> [About this task]: Restate word for word the lines of the records below, starting at the line that contains "for (genvar k = 0; k < 128;" and ending at the line that contains "r_clr_ptr <= r_clr_ptr", with both of those lines included and nothing else.
=== Begin Enclosure ===
This is an optimization exercise on Yosys and OpenROAD, whose aim is small area, a short achievable clock period and few clock cycles per item, not a production implementation.
At most, simulation tests tie the RTL to the original design; equivalence was not proved.
No functional check of the RTL was part of run 1.
Power figures rest on the tool's default switching activity, not on a simulated workload.

==> flow/design.v (outline; a module is shown in full before it is edited, if it fits) <==
// module hlsm_dp_param: 1002 lines
// module hdp_fa: 4 lines
// module hdp_ha: 4 lines
// module hdp_gp: 4 lines
// module hdp_g: 3 lines
// module hdp_aon: 3 lines
// module hdp_x2: 3 lines
// module hdp_mj: 3 lines
// module hdp_bs: 3 lines
module hlsm_dp_param (
  input  logic        Clk,
  input  logic        Rst,
  input  logic        Start,
  input  logic [31:0] a,
  input  logic [31:0] b,
  input  logic [31:0] c,
  output logic        Busy,
  output logic        Done,
  output logic [31:0] z,
  output logic [31:0] x,
  output logic        Ovf
);
  // ...
==> flow/flow/run.sh <==
#!/bin/bash
# Own layout flow: the standard flow (standard.sh) in three parts.
#  1. standard synthesis, unchanged;
#  2. flow/downsize.tcl: every combinational cell that synthesis mapped to a
#     drive strength above 1 is set to strength 1 (same function and pins); the
#     resizer later upsizes what timing needs;
#  3. the rest of the standard flow, with a tighter internal repair target for
#     setup (SETUP_SLACK_MARGIN; the SDC is unchanged) and buf_2 port buffers.
# Each tool's output goes to a log file of its own here (and ORFS's per-step
# logs under orfs/logs).
set -euo pipefail
MARGIN=${MARGIN:-7.5}
bash standard.sh synth > make_synth.log 2>&1
openroad -no_init -exit flow/downsize.tcl > downsize.log 2>&1
bash standard.sh SETUP_SLACK_MARGIN=$MARGIN \
  "BUFFER_PORTS_ARGS=-buffer_cell sky130_fd_sc_hd__buf_2" finish > make_finish.log 2>&1
==> flow/flow/downsize.tcl <==
# Set combinational cells of drive strength > 1 to strength 1 in 1_synth.odb.
set odb_file orfs/results/sky130hd/hlsm_dp_param/base/1_synth.odb
read_db $odb_file
set db [ord::get_db]
set n 0
foreach inst [[ord::get_db_block] getInsts] {
  set m [$inst getMaster]
  set name [$m getName]
  if {[regexp {^(sky130_fd_sc_hd__)(\w+)_([0-9]+)$} $name -> pre base size]} {
    if {$size <= 1} continue
    if {[regexp {^(df|edf|sdf|dl|clk|buf|inv|conb|tap|fill|decap)} $base]} continue
    set small [$db findMaster ${pre}${base}_1]
    if {$small eq "NULL" || $small eq ""} continue
    # same pin names required
    set p1 [lsort [lmap t [$m getMTerms] {$t getName}]]
    set p2 [lsort [lmap t [$small getMTerms] {$t getName}]]
    if {$p1 ne $p2} continue
    $inst swapMaster $small
    incr n
  }
}
puts "downsized $n cells"
write_db $odb_file
==> flow/standard.sh <==
#!/bin/bash
# synth_recipe.tcl (not shown) runs the flow's synth.tcl, then flattens the netlist and writes it again
# the make line also repeats each setting of config.mk as NAME=value (left out here)
make -C /OpenROAD-flow-scripts/flow DESIGN_CONFIG=/design/flow/config.mk WORK_HOME=/design/flow/orfs CLKGATE_MAP_FILE= SYNTH_SCRIPT=/design/flow/synth_recipe.tcl "${@:-finish}"
==> flow/config.mk <==
export PLATFORM = sky130hd
export DESIGN_NAME = hlsm_dp_param
export DESIGN_NICKNAME = hlsm_dp_param
export VERILOG_FILES = /design/flow/design.v
export SDC_FILE = /design/flow/constraint.sdc
export NUM_CORES = 4
export LEC_CHECK = 0
export CAP_MARGIN = 20
export CORE_MARGIN = 2
export CORE_UTILIZATION = 40
export CTS_BUF_LIST = sky130_fd_sc_hd__clkbuf_4 sky130_fd_sc_hd__clkbuf_8
export SLEW_MARGIN = 20
export SYNTH_HIERARCHICAL = 1
export SYNTH_MINIMUM_KEEP_SIZE = 0
==> flow/constraint.sdc <==
create_clock -name core_clock -period 12.5 [get_ports {Clk}]
set_input_delay 2.5000 -clock core_clock [delete_from_list [all_inputs] [get_ports {Clk}]]
set_output_delay 2.5000 -clock core_clock [all_outputs]
set_load 0.01 [all_outputs]
==> results_dict.tcl, run 1 <==
set metrics [dict create \
    design_area_mm2 0.0279 \
    setup_ws_ps 7550 \
    slew_headroom_pct 35.4 \
    final-clk-cell-share_pct 3.01 \
    place_area_mm2 0.0261 \
    post-place-cells 3058 \
    globalplace.congestion 0.938 \
    critPathKind "register to primary output" \
    clkPwrFrac_pct 7.5 \
    dr.pass1.iters 6 \
    synth_cells 2089 \
    gr-max-usage-layer "met2" \
    nClkBuffers 57 \
    finalSetupViolations 0 \
    drc 0 \
    status "timing/DRC/antenna clean" \
    critical_path_arrival_ps 2450 \
    seq_share_pct 22.0 \
    p_comb_share_pct 74.3 \
    r2r_end "xpr[31]" \
    dp_hpwl_mm 60.1 \
    regArea_mm2 0.00612 \
    die_h_um 248 \
    vias 18700 \
    regToRegSetupSlack_ps 7620 \
    cts_buffers 40 \
    design.seq.count 229 \
    cp_num_cells 7 \
    antenna_found_initial 7 \
    end_kind "primary output" \
    fin_util_pct 47.2 \
    worst_ep_required_time_ps 10000 \
    final_common_cell "xnor2_1" \
    grtUsageMet2_pct 40.7 \
    fin_crit_ps 4950 \
    cts_tree "done" \
    preCtsSetupSlack_ps 6900 \
    r2r-start "bn[1]" \
    grt_pass1_vias 19500 \
    cts_setup_buffers 2 \
    sequentialPower_w 0.00176 \
    ioPinCount 166 \
    insertion_delay_ps 620 \
    syn_area_per_cell_um2 11.4 \
    final_cell_count_no_fill 3164 \
]
This design comes from an exercise in tuning for small area, a short achievable clock period and few clock cycles per item on the open sky130 flow, not from production work. Where RTL was checked, it was by simulation tests only, not by an equivalence proof against the original.

== v36 ==
==> flow/design.v <==
package rsa_pkg;
  localparam int OPERAND_WIDTH = 32;
  localparam int EXP_BITS = 16;
  localparam int ACC_WIDTH = OPERAND_WIDTH + 1;
  localparam logic [1:0] OP_NOP = 2'd0;
  localparam logic [1:0] OP_EXP = 2'd1;
  localparam logic [2:0] PARAM_MODULUS = 3'd0;
  localparam logic [2:0] PARAM_R_MOD_N = 3'd1;
  localparam logic [2:0] PARAM_BASE = 3'd2;
  localparam logic [2:0] PARAM_R2_MOD_N = 3'd3;
  localparam logic [2:0] PARAM_EXPONENT = 3'd4;
endpackage
`timescale 1ns/1ps
module csa_row #(
  parameter int   W    = 8,
  parameter logic FILL = 1'b0
) (
  input  logic [W-1:0] x,
  input  logic [W-1:0] y,
  input  logic [W-1:0] z,
  output logic [W-1:0] s,
  output logic [W-1:0] c
);
  assign s = x ^ y ^ z;
  assign c = {(x[W-2:0] & y[W-2:0]) | (x[W-2:0] & z[W-2:0]) | (y[W-2:0] & z[W-2:0]), FILL};
endmodule
import rsa_pkg::*;
module mont_digit (
  input  logic                     clk,
  input  logic [1:0]               a_next,    
  input  logic [ACC_WIDTH-1:0]     s_n,
  input  logic [ACC_WIDTH-1:0]     c_n,
  input  logic [OPERAND_WIDTH-1:0] b,
  input  logic [OPERAND_WIDTH-1:0] modulus,
  output logic [ACC_WIDTH-1:0]     s_nxt_n,
  output logic [ACC_WIDTH-1:0]     c_nxt_n
);
  localparam int TW  = ACC_WIDTH + 1;   
  localparam int EXT = TW - OPERAND_WIDTH;
  logic [TW-1:0] s_in, c_in;
  logic [TW-1:0] pp0, pp1, mm0, mm1;
  logic [TW-1:0] xs1, xc1, xs2, xc2, xs3, xc3, xs4, xc4;
  logic [TW-1:0] hs, hc;
  logic          s0, c0, p0;
  logic          q0, q1;
  logic          w_mid;
  logic [1:0]    a_bits;
  always_ff @(posedge clk) begin
    a_bits <= a_next;
  end
  assign s_in = {1'b1, s_n};
  assign c_in = {1'b1, c_n};
  assign s0    = ~s_n[0];
  assign c0    = ~c_n[0];
  assign p0    = a_bits[0] & b[0];
  assign q0    = s_n[0] ^ c_n[0] ^ p0;
  assign w_mid = (s0 | c0 | p0) & ~(s0 & c0 & p0);
  assign q1    = s_n[1] ^ c_n[1] ^ (a_bits[0] & b[1]) ^ (q0 & modulus[1]) ^ w_mid ^
                 (a_bits[1] & b[0]);
  assign pp0 = {{EXT{1'b1}}, ~({OPERAND_WIDTH{a_bits[0]}} & b)};
  assign pp1 = {{EXT{1'b1}}, ~({OPERAND_WIDTH{a_bits[1]}} & b)};
  assign mm0 = {{EXT{1'b1}}, ~({OPERAND_WIDTH{q0}} & modulus)};
  assign mm1 = {{EXT{1'b1}}, ~({OPERAND_WIDTH{q1}} & modulus)};
  csa_row #(.W(TW), .FILL(1'b1)) row1 (.x(s_in), .y(c_in), .z(pp0), .s(xs1), .c(xc1));
  csa_row #(.W(TW), .FILL(1'b1)) row2 (.x(xs1), .y(xc1), .z(mm0), .s(xs2), .c(xc2));
  assign hs = {1'b1, xs2[TW-1:1]};
  assign hc = {1'b1, xc2[TW-1:1]};
  csa_row #(.W(TW), .FILL(1'b1)) row3 (.x(hs), .y(hc), .z(pp1), .s(xs3), .c(xc3));
  csa_row #(.W(TW), .FILL(1'b1)) row4 (.x(xs3), .y(xc3), .z(mm1), .s(xs4), .c(xc4));
  assign s_nxt_n = xs4[TW-1:1];
  assign c_nxt_n = xc4[TW-1:1];
endmodule
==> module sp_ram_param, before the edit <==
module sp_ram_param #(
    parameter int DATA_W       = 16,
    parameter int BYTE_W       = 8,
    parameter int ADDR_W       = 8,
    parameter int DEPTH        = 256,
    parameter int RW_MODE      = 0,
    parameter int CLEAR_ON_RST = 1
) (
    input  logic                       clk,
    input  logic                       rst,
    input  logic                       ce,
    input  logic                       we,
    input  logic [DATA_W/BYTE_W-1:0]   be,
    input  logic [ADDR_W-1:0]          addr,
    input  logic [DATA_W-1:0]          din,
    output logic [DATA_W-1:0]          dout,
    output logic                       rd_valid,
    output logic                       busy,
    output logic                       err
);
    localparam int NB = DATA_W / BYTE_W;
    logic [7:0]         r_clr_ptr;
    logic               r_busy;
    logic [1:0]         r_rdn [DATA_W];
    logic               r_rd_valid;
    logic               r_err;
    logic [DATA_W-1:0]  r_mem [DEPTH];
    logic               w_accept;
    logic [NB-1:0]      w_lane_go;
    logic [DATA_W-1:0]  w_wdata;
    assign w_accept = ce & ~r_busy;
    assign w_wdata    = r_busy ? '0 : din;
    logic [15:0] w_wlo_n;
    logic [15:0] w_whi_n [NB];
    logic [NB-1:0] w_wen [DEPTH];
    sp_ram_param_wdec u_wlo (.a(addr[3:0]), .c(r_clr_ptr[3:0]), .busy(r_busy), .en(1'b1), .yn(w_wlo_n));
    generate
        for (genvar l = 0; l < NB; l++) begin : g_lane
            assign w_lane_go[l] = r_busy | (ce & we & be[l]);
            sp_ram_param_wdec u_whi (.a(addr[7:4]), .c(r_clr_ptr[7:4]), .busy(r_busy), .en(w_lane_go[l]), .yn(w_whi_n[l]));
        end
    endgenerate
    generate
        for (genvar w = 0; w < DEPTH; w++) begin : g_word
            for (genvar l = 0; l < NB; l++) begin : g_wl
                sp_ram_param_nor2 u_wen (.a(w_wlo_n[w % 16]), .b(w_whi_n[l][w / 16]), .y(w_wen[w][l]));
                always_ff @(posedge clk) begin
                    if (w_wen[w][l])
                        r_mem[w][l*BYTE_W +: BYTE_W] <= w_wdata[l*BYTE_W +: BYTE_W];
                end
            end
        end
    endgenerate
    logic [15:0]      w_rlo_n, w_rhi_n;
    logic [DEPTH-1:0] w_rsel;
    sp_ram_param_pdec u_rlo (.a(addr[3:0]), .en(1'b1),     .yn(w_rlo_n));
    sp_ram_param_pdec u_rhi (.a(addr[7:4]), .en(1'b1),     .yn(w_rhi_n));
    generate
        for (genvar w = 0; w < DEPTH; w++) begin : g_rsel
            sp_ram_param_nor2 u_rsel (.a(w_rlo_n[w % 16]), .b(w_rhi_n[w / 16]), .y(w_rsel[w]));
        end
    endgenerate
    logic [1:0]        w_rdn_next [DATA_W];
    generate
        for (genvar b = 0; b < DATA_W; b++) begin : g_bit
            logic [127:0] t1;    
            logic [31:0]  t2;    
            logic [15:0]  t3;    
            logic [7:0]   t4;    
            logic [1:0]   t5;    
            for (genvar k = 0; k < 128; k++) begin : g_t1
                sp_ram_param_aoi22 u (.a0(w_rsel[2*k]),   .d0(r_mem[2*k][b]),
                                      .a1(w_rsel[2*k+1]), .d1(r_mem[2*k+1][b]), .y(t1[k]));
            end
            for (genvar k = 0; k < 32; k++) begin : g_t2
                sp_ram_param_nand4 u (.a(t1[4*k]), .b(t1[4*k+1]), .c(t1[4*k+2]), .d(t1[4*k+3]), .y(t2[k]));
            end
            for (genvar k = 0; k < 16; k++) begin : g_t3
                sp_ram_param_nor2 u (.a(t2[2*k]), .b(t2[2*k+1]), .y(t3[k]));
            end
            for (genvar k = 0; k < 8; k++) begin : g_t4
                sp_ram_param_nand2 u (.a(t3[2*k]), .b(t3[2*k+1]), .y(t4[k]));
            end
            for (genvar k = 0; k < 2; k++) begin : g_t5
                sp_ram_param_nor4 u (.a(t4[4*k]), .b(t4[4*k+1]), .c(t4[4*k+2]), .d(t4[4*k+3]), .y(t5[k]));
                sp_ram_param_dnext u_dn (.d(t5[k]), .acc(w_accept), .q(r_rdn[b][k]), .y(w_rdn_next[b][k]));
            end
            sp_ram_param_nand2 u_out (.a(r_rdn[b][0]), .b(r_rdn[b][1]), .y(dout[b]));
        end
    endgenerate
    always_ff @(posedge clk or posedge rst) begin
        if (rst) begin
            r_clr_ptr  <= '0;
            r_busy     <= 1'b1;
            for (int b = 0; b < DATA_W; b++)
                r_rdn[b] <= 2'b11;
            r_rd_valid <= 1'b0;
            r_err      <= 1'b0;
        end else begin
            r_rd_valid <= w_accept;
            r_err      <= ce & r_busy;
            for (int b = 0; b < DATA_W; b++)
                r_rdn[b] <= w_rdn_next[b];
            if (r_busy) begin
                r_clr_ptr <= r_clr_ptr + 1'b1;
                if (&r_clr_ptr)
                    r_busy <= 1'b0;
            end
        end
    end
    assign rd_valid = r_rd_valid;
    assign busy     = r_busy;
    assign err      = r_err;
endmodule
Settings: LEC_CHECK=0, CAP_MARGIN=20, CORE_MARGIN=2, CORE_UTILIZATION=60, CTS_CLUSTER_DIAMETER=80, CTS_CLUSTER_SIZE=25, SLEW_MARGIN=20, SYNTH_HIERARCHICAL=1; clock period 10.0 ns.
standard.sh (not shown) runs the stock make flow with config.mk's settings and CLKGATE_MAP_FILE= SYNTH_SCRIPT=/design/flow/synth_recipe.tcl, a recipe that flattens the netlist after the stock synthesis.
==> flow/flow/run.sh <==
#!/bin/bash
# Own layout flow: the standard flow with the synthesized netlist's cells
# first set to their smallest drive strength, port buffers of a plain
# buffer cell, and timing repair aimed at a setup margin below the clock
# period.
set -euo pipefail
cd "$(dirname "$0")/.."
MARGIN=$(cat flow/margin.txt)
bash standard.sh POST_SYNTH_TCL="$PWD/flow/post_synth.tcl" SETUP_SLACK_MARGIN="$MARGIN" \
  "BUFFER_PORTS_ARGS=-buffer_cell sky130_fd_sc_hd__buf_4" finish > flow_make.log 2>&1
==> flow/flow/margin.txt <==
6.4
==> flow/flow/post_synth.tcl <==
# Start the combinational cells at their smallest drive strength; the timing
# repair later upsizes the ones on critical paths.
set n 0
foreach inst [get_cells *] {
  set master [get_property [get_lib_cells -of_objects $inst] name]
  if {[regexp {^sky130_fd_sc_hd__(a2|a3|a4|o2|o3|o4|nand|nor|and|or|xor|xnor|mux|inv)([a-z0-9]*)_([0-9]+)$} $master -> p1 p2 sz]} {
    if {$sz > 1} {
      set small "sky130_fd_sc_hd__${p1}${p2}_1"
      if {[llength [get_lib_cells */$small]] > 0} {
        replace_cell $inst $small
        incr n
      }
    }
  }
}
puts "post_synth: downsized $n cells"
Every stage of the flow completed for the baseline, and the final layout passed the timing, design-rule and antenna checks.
=== End Enclosure ===
> [Exercise solution]:
            for (genvar k = 0; k < 128; k++) begin : g_t1
                sp_ram_param_aoi22 u (.a0(w_rsel[2*k]),   .d0(r_mem[2*k][b]),
                                      .a1(w_rsel[2*k+1]), .d1(r_mem[2*k+1][b]), .y(t1[k]));
            end
            for (genvar k = 0; k < 32; k++) begin : g_t2
                sp_ram_param_nand4 u (.a(t1[4*k]), .b(t1[4*k+1]), .c(t1[4*k+2]), .d(t1[4*k+3]), .y(t2[k]));
            end
            for (genvar k = 0; k < 16; k++) begin : g_t3
                sp_ram_param_nor2 u (.a(t2[2*k]), .b(t2[2*k+1]), .y(t3[k]));
            end
            for (genvar k = 0; k < 8; k++) begin : g_t4
                sp_ram_param_nand2 u (.a(t3[2*k]), .b(t3[2*k+1]), .y(t4[k]));
            end
            for (genvar k = 0; k < 2; k++) begin : g_t5
                sp_ram_param_nor4 u (.a(t4[4*k]), .b(t4[4*k+1]), .c(t4[4*k+2]), .d(t4[4*k+3]), .y(t5[k]));
                sp_ram_param_dnext u_dn (.d(t5[k]), .acc(w_accept), .q(r_rdn[b][k]), .y(w_rdn_next[b][k]));
            end
            sp_ram_param_nand2 u_out (.a(r_rdn[b][0]), .b(r_rdn[b][1]), .y(dout[b]));
        end
    endgenerate
    always_ff @(posedge clk or posedge rst) begin
        if (rst) begin
            r_clr_ptr  <= '0;
            r_busy     <= 1'b1;
            for (int b = 0; b < DATA_W; b++)
                r_rdn[b] <= 2'b11;
            r_rd_valid <= 1'b0;
            r_err      <= 1'b0;
        end else begin
            r_rd_valid <= w_accept;
            r_err      <= ce & r_busy;
            for (int b = 0; b < DATA_W; b++)
                r_rdn[b] <= w_rdn_next[b];
            if (r_busy) begin
                r_clr_ptr <= r_clr_ptr + 1'b1;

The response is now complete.